[What you need to do] Exact reproduction of all the data is needed.

[Available records]

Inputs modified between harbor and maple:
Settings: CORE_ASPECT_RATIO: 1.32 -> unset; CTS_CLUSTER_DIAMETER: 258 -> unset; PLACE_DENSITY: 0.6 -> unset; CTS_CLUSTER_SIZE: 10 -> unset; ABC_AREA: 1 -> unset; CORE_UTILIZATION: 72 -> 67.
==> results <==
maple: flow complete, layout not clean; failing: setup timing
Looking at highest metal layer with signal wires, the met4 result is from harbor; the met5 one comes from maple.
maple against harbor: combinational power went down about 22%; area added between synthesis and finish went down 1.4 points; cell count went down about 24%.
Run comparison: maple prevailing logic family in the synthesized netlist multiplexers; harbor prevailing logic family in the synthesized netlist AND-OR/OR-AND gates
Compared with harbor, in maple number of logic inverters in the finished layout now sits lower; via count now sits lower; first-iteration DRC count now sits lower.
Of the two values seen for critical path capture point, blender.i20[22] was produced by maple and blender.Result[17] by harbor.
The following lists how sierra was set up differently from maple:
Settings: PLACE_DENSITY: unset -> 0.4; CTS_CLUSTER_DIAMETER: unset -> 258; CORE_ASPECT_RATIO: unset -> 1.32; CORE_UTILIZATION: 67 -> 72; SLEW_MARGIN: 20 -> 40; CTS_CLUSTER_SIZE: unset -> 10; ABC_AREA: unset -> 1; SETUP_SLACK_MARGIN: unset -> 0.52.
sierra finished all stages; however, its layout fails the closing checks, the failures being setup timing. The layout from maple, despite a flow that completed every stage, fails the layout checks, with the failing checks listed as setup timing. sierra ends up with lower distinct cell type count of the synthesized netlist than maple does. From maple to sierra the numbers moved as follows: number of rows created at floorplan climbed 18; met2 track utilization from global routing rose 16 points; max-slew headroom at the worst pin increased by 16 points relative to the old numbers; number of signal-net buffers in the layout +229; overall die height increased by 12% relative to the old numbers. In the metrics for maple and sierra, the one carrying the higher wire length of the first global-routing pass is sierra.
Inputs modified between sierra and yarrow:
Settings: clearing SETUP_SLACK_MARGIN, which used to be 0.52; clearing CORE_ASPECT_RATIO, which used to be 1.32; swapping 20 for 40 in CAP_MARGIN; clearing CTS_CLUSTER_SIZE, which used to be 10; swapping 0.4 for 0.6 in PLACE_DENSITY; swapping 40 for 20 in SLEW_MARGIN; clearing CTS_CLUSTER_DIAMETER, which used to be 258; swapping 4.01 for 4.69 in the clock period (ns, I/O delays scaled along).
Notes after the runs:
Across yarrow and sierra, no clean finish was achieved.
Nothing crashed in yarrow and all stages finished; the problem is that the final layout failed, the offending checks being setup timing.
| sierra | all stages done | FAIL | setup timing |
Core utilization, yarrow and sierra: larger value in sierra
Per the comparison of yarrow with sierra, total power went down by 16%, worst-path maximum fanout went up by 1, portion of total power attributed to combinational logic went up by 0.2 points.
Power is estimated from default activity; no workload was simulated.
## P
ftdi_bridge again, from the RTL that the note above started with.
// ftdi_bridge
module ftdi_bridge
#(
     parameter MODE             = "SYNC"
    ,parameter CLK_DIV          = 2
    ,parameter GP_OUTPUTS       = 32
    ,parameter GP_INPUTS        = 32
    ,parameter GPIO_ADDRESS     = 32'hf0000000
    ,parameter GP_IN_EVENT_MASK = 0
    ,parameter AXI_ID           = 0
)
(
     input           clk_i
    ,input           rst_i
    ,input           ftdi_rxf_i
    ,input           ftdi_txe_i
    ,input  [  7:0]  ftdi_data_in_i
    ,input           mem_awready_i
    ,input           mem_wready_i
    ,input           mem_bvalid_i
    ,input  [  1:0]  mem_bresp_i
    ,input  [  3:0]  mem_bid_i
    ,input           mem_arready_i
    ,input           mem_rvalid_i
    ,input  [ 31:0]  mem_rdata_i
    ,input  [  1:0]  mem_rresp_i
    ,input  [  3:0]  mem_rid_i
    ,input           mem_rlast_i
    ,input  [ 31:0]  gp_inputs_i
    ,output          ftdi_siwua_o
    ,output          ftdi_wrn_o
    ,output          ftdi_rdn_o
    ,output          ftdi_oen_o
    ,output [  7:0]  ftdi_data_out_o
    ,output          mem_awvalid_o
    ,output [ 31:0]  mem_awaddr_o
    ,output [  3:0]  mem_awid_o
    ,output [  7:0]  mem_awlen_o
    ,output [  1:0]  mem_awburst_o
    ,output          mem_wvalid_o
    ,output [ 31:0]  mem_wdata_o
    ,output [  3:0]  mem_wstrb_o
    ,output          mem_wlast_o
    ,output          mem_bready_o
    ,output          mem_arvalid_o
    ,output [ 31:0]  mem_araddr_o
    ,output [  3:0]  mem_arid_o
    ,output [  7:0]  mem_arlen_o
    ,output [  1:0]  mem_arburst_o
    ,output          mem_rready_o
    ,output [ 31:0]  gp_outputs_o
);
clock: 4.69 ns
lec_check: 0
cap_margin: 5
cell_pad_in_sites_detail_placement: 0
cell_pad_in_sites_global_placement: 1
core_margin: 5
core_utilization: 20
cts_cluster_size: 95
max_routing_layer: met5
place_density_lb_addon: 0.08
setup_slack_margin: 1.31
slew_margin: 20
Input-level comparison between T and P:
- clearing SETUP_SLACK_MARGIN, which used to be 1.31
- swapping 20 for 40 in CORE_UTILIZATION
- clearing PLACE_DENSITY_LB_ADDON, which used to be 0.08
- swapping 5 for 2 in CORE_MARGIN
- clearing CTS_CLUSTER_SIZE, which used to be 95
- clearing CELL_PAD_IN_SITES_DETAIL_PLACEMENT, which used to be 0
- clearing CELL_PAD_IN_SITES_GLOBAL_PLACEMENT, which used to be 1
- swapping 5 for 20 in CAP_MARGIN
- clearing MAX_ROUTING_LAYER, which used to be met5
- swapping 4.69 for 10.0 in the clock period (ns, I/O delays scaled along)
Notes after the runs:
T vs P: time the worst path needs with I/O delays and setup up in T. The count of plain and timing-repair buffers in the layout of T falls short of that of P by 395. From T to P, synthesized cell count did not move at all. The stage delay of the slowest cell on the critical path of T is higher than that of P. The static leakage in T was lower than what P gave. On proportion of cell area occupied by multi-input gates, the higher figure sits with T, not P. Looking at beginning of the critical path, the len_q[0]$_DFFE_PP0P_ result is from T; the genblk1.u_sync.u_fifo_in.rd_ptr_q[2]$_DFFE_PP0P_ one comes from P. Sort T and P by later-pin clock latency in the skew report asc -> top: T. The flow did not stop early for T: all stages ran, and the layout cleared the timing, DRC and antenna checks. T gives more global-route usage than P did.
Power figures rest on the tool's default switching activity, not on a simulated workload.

[Solution to the problem]
Inputs modified between harbor and maple:
Settings: CORE_ASPECT_RATIO: 1.32 -> unset; CTS_CLUSTER_DIAMETER: 258 -> unset; PLACE_DENSITY: 0.6 -> unset; CTS_CLUSTER_SIZE: 10 -> unset; ABC_AREA: 1 -> unset; CORE_UTILIZATION: 72 -> 67.
==> results <==
maple: flow complete, layout not clean; failing: setup timing
Looking at highest metal layer with signal wires, the met4 result is from harbor; the met5 one comes from maple.
maple against harbor: combinational power went down about 22%; area added between synthesis and finish went down 1.4 points; cell count went down about 24%.
Run comparison: maple prevailing logic family in the synthesized netlist multiplexers; harbor prevailing logic family in the synthesized netlist AND-OR/OR-AND gates
Compared with harbor, in maple number of logic inverters in the finished layout now sits lower; via count now sits lower; first-iteration DRC count now sits lower.
Of the two values seen for critical path capture point, blender.i20[22] was produced by maple and blender.Result[17] by harbor.
The following lists how sierra was set up differently from maple:
Settings: PLACE_DENSITY: unset -> 0.4; CTS_CLUSTER_DIAMETER: unset -> 258; CORE_ASPECT_RATIO: unset -> 1.32; CORE_UTILIZATION: 67 -> 72; SLEW_MARGIN: 20 -> 40; CTS_CLUSTER_SIZE: unset -> 10; ABC_AREA: unset -> 1; SETUP_SLACK_MARGIN: unset -> 0.52.
sierra finished all stages; however, its layout fails the closing checks, the failures being setup timing. The layout from maple, despite a flow that completed every stage, fails the layout checks, with the failing checks listed as setup timing. sierra ends up with lower distinct cell type count of the synthesized netlist than maple does. From maple to sierra the numbers moved as follows: number of rows created at floorplan climbed 18; met2 track utilization from global routing rose 16 points; max-slew headroom at the worst pin increased by 16 points relative to the old numbers; number of signal-net buffers in the layout +229; overall die height increased by 12% relative to the old numbers. In the metrics for maple and sierra, the one carrying the higher wire length of the first global-routing pass is sierra.
Inputs modified between sierra and yarrow:
Settings: clearing SETUP_SLACK_MARGIN, which used to be 0.52; clearing CORE_ASPECT_RATIO, which used to be 1.32; swapping 20 for 40 in CAP_MARGIN; clearing CTS_CLUSTER_SIZE, which used to be 10; swapping 0.4 for 0.6 in PLACE_DENSITY; swapping 40 for 20 in SLEW_MARGIN; clearing CTS_CLUSTER_DIAMETER, which used to be 258; swapping 4.01 for 4.69 in the clock period (ns, I/O delays scaled along).
Notes after the runs:
Across yarrow and sierra, no clean finish was achieved.
Nothing crashed in yarrow and all stages finished; the problem is that the final layout failed, the offending checks being setup timing.
| sierra | all stages done | FAIL | setup timing |
Core utilization, yarrow and sierra: larger value in sierra
Per the comparison of yarrow with sierra, total power went down by 16%, worst-path maximum fanout went up by 1, portion of total power attributed to combinational logic went up by 0.2 points.
Power is estimated from default activity; no workload was simulated.
## P
ftdi_bridge again, from the RTL that the note above started with.
// ftdi_bridge
module ftdi_bridge
#(
     parameter MODE             = "SYNC"
    ,parameter CLK_DIV          = 2
    ,parameter GP_OUTPUTS       = 32
    ,parameter GP_INPUTS        = 32
    ,parameter GPIO_ADDRESS     = 32'hf0000000
    ,parameter GP_IN_EVENT_MASK = 0
    ,parameter AXI_ID           = 0
)
(
     input           clk_i
    ,input           rst_i
    ,input           ftdi_rxf_i
    ,input           ftdi_txe_i
    ,input  [  7:0]  ftdi_data_in_i
    ,input           mem_awready_i
    ,input           mem_wready_i
    ,input           mem_bvalid_i
    ,input  [  1:0]  mem_bresp_i
    ,input  [  3:0]  mem_bid_i
    ,input           mem_arready_i
    ,input           mem_rvalid_i
    ,input  [ 31:0]  mem_rdata_i
    ,input  [  1:0]  mem_rresp_i
    ,input  [  3:0]  mem_rid_i
    ,input           mem_rlast_i
    ,input  [ 31:0]  gp_inputs_i
    ,output          ftdi_siwua_o
    ,output          ftdi_wrn_o
    ,output          ftdi_rdn_o
    ,output          ftdi_oen_o
    ,output [  7:0]  ftdi_data_out_o
    ,output          mem_awvalid_o
    ,output [ 31:0]  mem_awaddr_o
    ,output [  3:0]  mem_awid_o
    ,output [  7:0]  mem_awlen_o
    ,output [  1:0]  mem_awburst_o
    ,output          mem_wvalid_o
    ,output [ 31:0]  mem_wdata_o
    ,output [  3:0]  mem_wstrb_o
    ,output          mem_wlast_o
    ,output          mem_bready_o
    ,output          mem_arvalid_o
    ,output [ 31:0]  mem_araddr_o
    ,output [  3:0]  mem_arid_o
    ,output [  7:0]  mem_arlen_o
    ,output [  1:0]  mem_arburst_o
    ,output          mem_rready_o
    ,output [ 31:0]  gp_outputs_o
);
clock: 4.69 ns
lec_check: 0
cap_margin: 5
cell_pad_in_sites_detail_placement: 0
cell_pad_in_sites_global_placement: 1
core_margin: 5
core_utilization: 20
cts_cluster_size: 95
max_routing_layer: met5
place_density_lb_addon: 0.08
setup_slack_margin: 1.31
slew_margin: 20
Input-level comparison between T and P:
- clearing SETUP_SLACK_MARGIN, which used to be 1.31
- swapping 20 for 40 in CORE_UTILIZATION
- clearing PLACE_DENSITY_LB_ADDON, which used to be 0.08
- swapping 5 for 2 in CORE_MARGIN
- clearing CTS_CLUSTER_SIZE, which used to be 95
- clearing CELL_PAD_IN_SITES_DETAIL_PLACEMENT, which used to be 0
- clearing CELL_PAD_IN_SITES_GLOBAL_PLACEMENT, which used to be 1
- swapping 5 for 20 in CAP_MARGIN
- clearing MAX_ROUTING_LAYER, which used to be met5
- swapping 4.69 for 10.0 in the clock period (ns, I/O delays scaled along)
Notes after the runs:
T vs P: time the worst path needs with I/O delays and setup up in T. The count of plain and timing-repair buffers in the layout of T falls short of that of P by 395. From T to P, synthesized cell count did not move at all. The stage delay of the slowest cell on the critical path of T is higher than that of P. The static leakage in T was lower than what P gave. On proportion of cell area occupied by multi-input gates, the higher figure sits with T, not P. Looking at beginning of the critical path, the len_q[0]$_DFFE_PP0P_ result is from T; the genblk1.u_sync.u_fifo_in.rd_ptr_q[2]$_DFFE_PP0P_ one comes from P. Sort T and P by later-pin clock latency in the skew report asc -> top: T. The flow did not stop early for T: all stages ran, and the layout cleared the timing, DRC and antenna checks. T gives more global-route usage than P did.
Power figures rest on the tool's default switching activity, not on a simulated workload.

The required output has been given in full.